Video Games Friends of The Elderly

Video games friends of the elderly
They reduce depression and improve cognitive performance

Playing video games could help the elderly to reduce symptoms of depression. This was stated by a research by Weill Cornell Medical College in New York published in Nature Communications which tested the effectiveness of “mind games” on a population made up of elderly people between 60 and 86 years.
Researchers tested the effectiveness of video games for the mind on key functions such as memory, attention span and accuracy of movements. Participants had no benefit from drug therapies and played around 30 hours within a month.
The authors explain: “in all subjects the symptoms significantly reduced in just four weeks, a result comparable to that obtained with the latest generation of antidepressants in three months”.

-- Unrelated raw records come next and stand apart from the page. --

**src/frw_consts.vh**
```
// constants for the flash register write and protection block
// Notes on behaviour
// - area side bit is one-time, top at 0
// - area side changes only by register write
// - setup register: dummy bit6, side bit3, drive bit0
// - dummy counts: dual 4/8, quad 6-8/10
// - register write updates status register, and setup register only when a third byte is sent
// - write sets lock, quad, protect; not latch/busy
// - register write refused in hard protect state
// - select must rise on byte boundary
// - timed write cycle starts at select rising
// - busy high during cycle, then latch cleared
// - hard protect when lock set and guard low
// - hard protect freezes lock, protect, side bits
// - soft protect otherwise; bits stay writable
// - protected region blocks program and erase
// - hard protect left only by guard high; the code also leaves it when a write begun before guard fell sets quad
// - four-I/O mode disables hard protect
// - quad bit bit6 turns guard pin into data
// - refused program/erase clears write latch
`ifndef FRW_CONSTS_VH
`define FRW_CONSTS_VH
// command opcodes
`define FRW_OP_WRITE_REGS 8'h01
`define FRW_OP_WRITE_DIS  8'h04
`define FRW_OP_READ_STAT  8'h05
`define FRW_OP_WRITE_EN   8'h06
`define FRW_OP_READ_SETUP 8'h15
// status register field positions
`define FRW_ST_LOCK       7
`define FRW_ST_QUAD       6
`define FRW_ST_PROT_HI    5
`define FRW_ST_PROT_LO    2
`define FRW_ST_LATCH      1
`define FRW_ST_BUSY       0
// setup register field positions
`define FRW_CF_DUMMY      6
`define FRW_CF_SIDE       3
`define FRW_CF_DRIVE      0
// reset values
`define FRW_PROT_RESET    4'h0
// dummy cycle counts
`define FRW_DUAL_DUMMY_LO 4'h4
`define FRW_DUAL_DUMMY_HI 4'h8
`define FRW_QUAD_DUMMY_SL 4'h6
`define FRW_QUAD_DUMMY_FS 4'h8
`define FRW_QUAD_DUMMY_HI 4'hA
// timing
`define FRW_CLK_PERIOD_NS 10
`define FRW_WRITE_TIME_NS 1000000
`define FRW_WRITE_CYCLES  (`FRW_WRITE_TIME_NS / `FRW_CLK_PERIOD_NS)
`endif

```
**src/frw_reg_protect.v**
```verilog
// register write cycle and write protection logic of a serial flash
`timescale 1ns/10ps
`default_nettype none
`include "frw_consts.vh"
module frw_reg_protect
#(
  parameter integer WRITE_CYCLES = `FRW_WRITE_CYCLES
)
(
  // clock and reset
  input  wire       clock,
  input  wire       sys_rst,
  // serial link pins
  input  wire       serial_clock,
  input  wire       chip_select_n,
  input  wire       serial_in,
  input  wire       write_guard_pin,
  output reg        serial_out,
  output reg        serial_out_en,
  // program and erase gate, and frequency range for quad dummy cycles
  input  wire       pe_request,
  input  wire       pe_target_protected,
  input  wire       freq_range_high,
  output reg        pe_grant,
  output reg        pe_refused,
  // state shown to the array logic
  output reg        write_busy_flag,
  output reg        write_latch_flag,
  output reg        hard_protect_state,
  output reg  [3:0] protect_level_bits,
  output reg        area_side_select,
  output reg        quad_enable_bit,
  output reg        drive_strength_select,
  output reg  [3:0] dual_dummy_cycles,
  output reg  [3:0] quad_dummy_cycles
);

  // write cycle states
  localparam [1:0] ST_IDLE = 2'b01;
  localparam [1:0] ST_BUSY = 2'b10;

  // pin synchronisers: stage one feeds stage two only
  wire [3:0] pin_raw;
  reg  [3:0] pin_s1;
  reg  [3:0] pin_s2;
  reg        sclk_prev;
  reg        cs_prev;
  assign pin_raw = {write_guard_pin, serial_in, chip_select_n, serial_clock};

  genvar gi;
  generate
    for (gi = 0; gi < 4; gi = gi + 1)
    begin : g_sync
      always @(posedge clock)
      begin
        if (sys_rst)
        begin
          pin_s1[gi] <= (gi == 1) ? 1'b1 : 1'b0;
          pin_s2[gi] <= (gi == 1) ? 1'b1 : 1'b0;
        end
        else
        begin
          pin_s1[gi] <= pin_raw[gi];
          pin_s2[gi] <= pin_s1[gi];
        end
      end
    end
  endgenerate

  wire sclk_s  = pin_s2[0];
  wire cs_n_s  = pin_s2[1];
  wire si_s    = pin_s2[2];
  wire guard_s = pin_s2[3];

  wire sclk_rise = sclk_s & ~sclk_prev;
  wire sclk_fall = ~sclk_s & sclk_prev;
  wire cs_rise   = cs_n_s & ~cs_prev;

  // frame ended on a byte boundary with the given byte count
  function frame_ok;
    input [2:0] bits;
    input [1:0] bytes;
    input [1:0] need;
    begin
      frame_ok = (bits == 3'h0) && (bytes == need);
    end
  endfunction

  // frame state
  reg [7:0] shift_in;
  reg [2:0] bit_cnt;
  reg [1:0] byte_cnt;
  reg [7:0] opcode;
  reg [7:0] stat_byte;
  reg [7:0] setup_byte;
  reg [7:0] shift_out;
  reg       reading;

  // setup register storage, reserved bits kept as written
  reg [7:0] setup_reg;
  reg       dummy_sel;

  // write cycle state
  reg [1:0]  state;
  reg [31:0] wait_cnt;
  reg [7:0]  pend_stat;
  reg [7:0]  pend_setup;
  reg        pend_has_setup;

  reg protect_lock;

  // guard pin acts as data in four-I/O mode, so it cannot protect
  wire hard_now = quad_enable_bit ? 1'b0 : (protect_lock & ~guard_s);

  // status and setup words as read back over the link
  wire [7:0] stat_word = {protect_lock, quad_enable_bit, protect_level_bits,
                          write_latch_flag, write_busy_flag};
  wire [7:0] setup_word = {setup_reg[7], dummy_sel, setup_reg[5:4], area_side_select,
                           setup_reg[2:1], drive_strength_select};

  wire [7:0] next_shift_in = {shift_in[6:0], si_s};
  wire       byte_done     = sclk_rise & ~cs_n_s & (bit_cnt == 3'h7);

  // commands judged at the end of the frame
  wire cmd_lset = cs_rise & (opcode == `FRW_OP_WRITE_EN)
                  & frame_ok(bit_cnt, byte_cnt, 2'h1);
  wire cmd_lclr = cs_rise & (opcode == `FRW_OP_WRITE_DIS)
                  & frame_ok(bit_cnt, byte_cnt, 2'h1);
  wire cmd_regw = cs_rise & (opcode == `FRW_OP_WRITE_REGS)
                  & (frame_ok(bit_cnt, byte_cnt, 2'h2)
                     | frame_ok(bit_cnt, byte_cnt, 2'h3))
                  & write_latch_flag
                  & ~hard_now
                  & (state == ST_IDLE);
  wire write_done = (state == ST_BUSY) & (wait_cnt == 32'h0000_0000);

  // edge history of link clock and select
  always @(posedge clock)
  begin
    if (sys_rst)
    begin
      sclk_prev <= 1'b0;
      cs_prev   <= 1'b1;
    end
    else
    begin
      sclk_prev <= sclk_s;
      cs_prev   <= cs_n_s;
    end
  end

  // command shifter: counts bits and bytes within a frame
  always @(posedge clock)
  begin
    if (sys_rst)
    begin
      shift_in   <= 8'h00;
      bit_cnt    <= 3'h0;
      byte_cnt   <= 2'h0;
      opcode     <= 8'h00;
      stat_byte  <= 8'h00;
      setup_byte <= 8'h00;
    end
    else if (cs_n_s)
    begin
      bit_cnt  <= 3'h0;
      if (!cs_rise)
        byte_cnt <= 2'h0;
    end
    else if (sclk_rise)
    begin
      shift_in <= next_shift_in;
      bit_cnt  <= bit_cnt + 3'h1;
      if (bit_cnt == 3'h7)
      begin
        // count saturates so over-long frames read as byte three
        if (byte_cnt != 2'h3)
          byte_cnt <= byte_cnt + 2'h1;
        case (byte_cnt)
          2'h0: opcode <= next_shift_in;
          2'h1: stat_byte <= next_shift_in;
          2'h2: setup_byte <= next_shift_in;
          default: ;
        endcase
      end
    end
  end

  // read-back shifter: bits leave on falling link clock edges
  always @(posedge clock)
  begin
    if (sys_rst)
    begin
      shift_out     <= 8'h00;
      reading       <= 1'b0;
      serial_out    <= 1'b0;
      serial_out_en <= 1'b0;
    end
    else if (cs_n_s)
    begin
      reading       <= 1'b0;
      serial_out_en <= 1'b0;
    end
    else if (byte_done && (byte_cnt == 2'h0 || reading))
    begin
      // the status read repeats so busy can be polled in one frame
      if ((byte_cnt == 2'h0 ? next_shift_in : opcode) == `FRW_OP_READ_STAT)
      begin
        reading   <= 1'b1;
        shift_out <= stat_word;
      end
      else if ((byte_cnt == 2'h0 ? next_shift_in : opcode) == `FRW_OP_READ_SETUP)
      begin
        reading   <= 1'b1;
        shift_out <= setup_word;
      end
    end
    else if (sclk_fall && reading)
    begin
      serial_out    <= shift_out[7];
      serial_out_en <= 1'b1;
      shift_out     <= {shift_out[6:0], 1'b0};
    end
  end

  // self-timed register write cycle
  always @(posedge clock)
  begin
    if (sys_rst)
    begin
      state          <= ST_IDLE;
      wait_cnt       <= 32'h0000_0000;
      pend_stat      <= 8'h00;
      pend_setup     <= 8'h00;
      pend_has_setup <= 1'b0;
    end
    else
    begin
      case (state)
        ST_IDLE:
        begin
          if (cmd_regw)
          begin
            state          <= ST_BUSY;
            wait_cnt       <= WRITE_CYCLES - 1;
            pend_stat      <= stat_byte;
            pend_setup     <= setup_byte;
            pend_has_setup <= (byte_cnt == 2'h3);
          end
        end
        ST_BUSY:
        begin
          if (wait_cnt == 32'h0000_0000)
            state <= ST_IDLE;
          else
            wait_cnt <= wait_cnt - 32'h0000_0001;
        end
        default:
          state <= ST_IDLE;
      endcase
    end
  end

  // register contents, written only at the end of a write cycle
  always @(posedge clock)
  begin
    if (sys_rst)
    begin
      protect_lock          <= 1'b0;
      quad_enable_bit       <= 1'b0;
      protect_level_bits    <= `FRW_PROT_RESET;
      area_side_select      <= 1'b0;
      setup_reg             <= 8'h00;
      dummy_sel             <= 1'b0;
      drive_strength_select <= 1'b0;
    end
    else if (write_done)
    begin
      quad_enable_bit <= pend_stat[`FRW_ST_QUAD];
      // guard may have fallen during the cycle; frozen bits stay put
      if (!hard_now)
      begin
        protect_lock       <= pend_stat[`FRW_ST_LOCK];
        protect_level_bits <= pend_stat[`FRW_ST_PROT_HI:`FRW_ST_PROT_LO];
      end
      if (pend_has_setup)
      begin
        setup_reg             <= pend_setup;
        dummy_sel             <= pend_setup[`FRW_CF_DUMMY];
        drive_strength_select <= pend_setup[`FRW_CF_DRIVE];
        // one-time bit: can be set, never cleared again
        if (!hard_now)
          area_side_select <= area_side_select | pend_setup[`FRW_CF_SIDE];
      end
    end
  end

  // write latch and busy flag
  always @(posedge clock)
  begin
    if (sys_rst)
    begin
      write_latch_flag <= 1'b0;
      write_busy_flag  <= 1'b0;
    end
    else
    begin
      write_busy_flag <= (state == ST_BUSY) & ~write_done;
      // a set arriving with a clear wins, but only when no write cycle is running
      if (cmd_lset && state == ST_IDLE)
        write_latch_flag <= 1'b1;
      else if (write_done || cmd_lclr || pe_refused)
        write_latch_flag <= 1'b0;
    end
  end

  // protection state and dummy cycle selection
  always @(posedge clock)
  begin
    if (sys_rst)
    begin
      hard_protect_state <= 1'b0;
      dual_dummy_cycles  <= `FRW_DUAL_DUMMY_LO;
      quad_dummy_cycles  <= `FRW_QUAD_DUMMY_SL;
    end
    else
    begin
      hard_protect_state <= hard_now;
      dual_dummy_cycles  <= dummy_sel ? `FRW_DUAL_DUMMY_HI : `FRW_DUAL_DUMMY_LO;
      if (dummy_sel)
        quad_dummy_cycles <= `FRW_QUAD_DUMMY_HI;
      else
        quad_dummy_cycles <= freq_range_high ? `FRW_QUAD_DUMMY_FS : `FRW_QUAD_DUMMY_SL;
    end
  end

  // program and erase gate; the array decodes region from level and side
  always @(posedge clock)
  begin
    if (sys_rst)
    begin
      pe_grant   <= 1'b0;
      pe_refused <= 1'b0;
    end
    else
    begin
      pe_grant   <= pe_request & write_latch_flag & ~pe_target_protected
                    & (state == ST_IDLE);
      pe_refused <= pe_request & pe_target_protected;
    end
  end

endmodule
`default_nettype wire

```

Another research conducted by the University of Illinois reaches the same conclusion and published in Journals of Gerontology: Series B, according to which electronic games would help older people to walk better and avoid falls, thus eliminating one of the triggers of depression, physical inactivity.
The American researchers recruited 51 elderly males and 70 females over the age of 85 and divided them into two groups. The first was asked to play three different video games three times a week, while the others practiced other activities.
At the end of the trial, the seniors who had played showed faster walking speed and greater balance.
Interactive video games in which physical activity is combined with playful activity also offer the possibility for elderly populations to derive a dual benefit, cognitive and physical. In another study published by the American Journal of Preventive Medicine, the scholars state: “We found that for the elderly virtual reality and enhanced interactive exercise, such as the proposed ‘cyber cycling’ two or three times a week for 3 months, have given greater cognitive benefits and greater protection against mild cognitive impairment (MCI), compared to similar traditional exercise programs. ”
The research, promoted by Cay Anderson-Hanley of the Psychology department of Union College in Schenectady, in the United States recruited 101 volunteers between the ages of 58 and 99. A group of 78 subjects was enrolled in exercise with a traditional exercise bike, another of 63 with a cyber bike.
A video game was used in which there was a cyber bike that had to go on a three-dimensional tour in which battles were carried out against a “Ghost Rider”.
Those who completed the study with video games, about 63 adults, reported an improvement in higher cognitive functions, such as attention, memory, planning and problem solving skills, greater than the group that had exercised in the traditional way. In addition, some of the cyber cyclists showed a 23% reduction in the progression of senile dementia from which they suffered in mild form.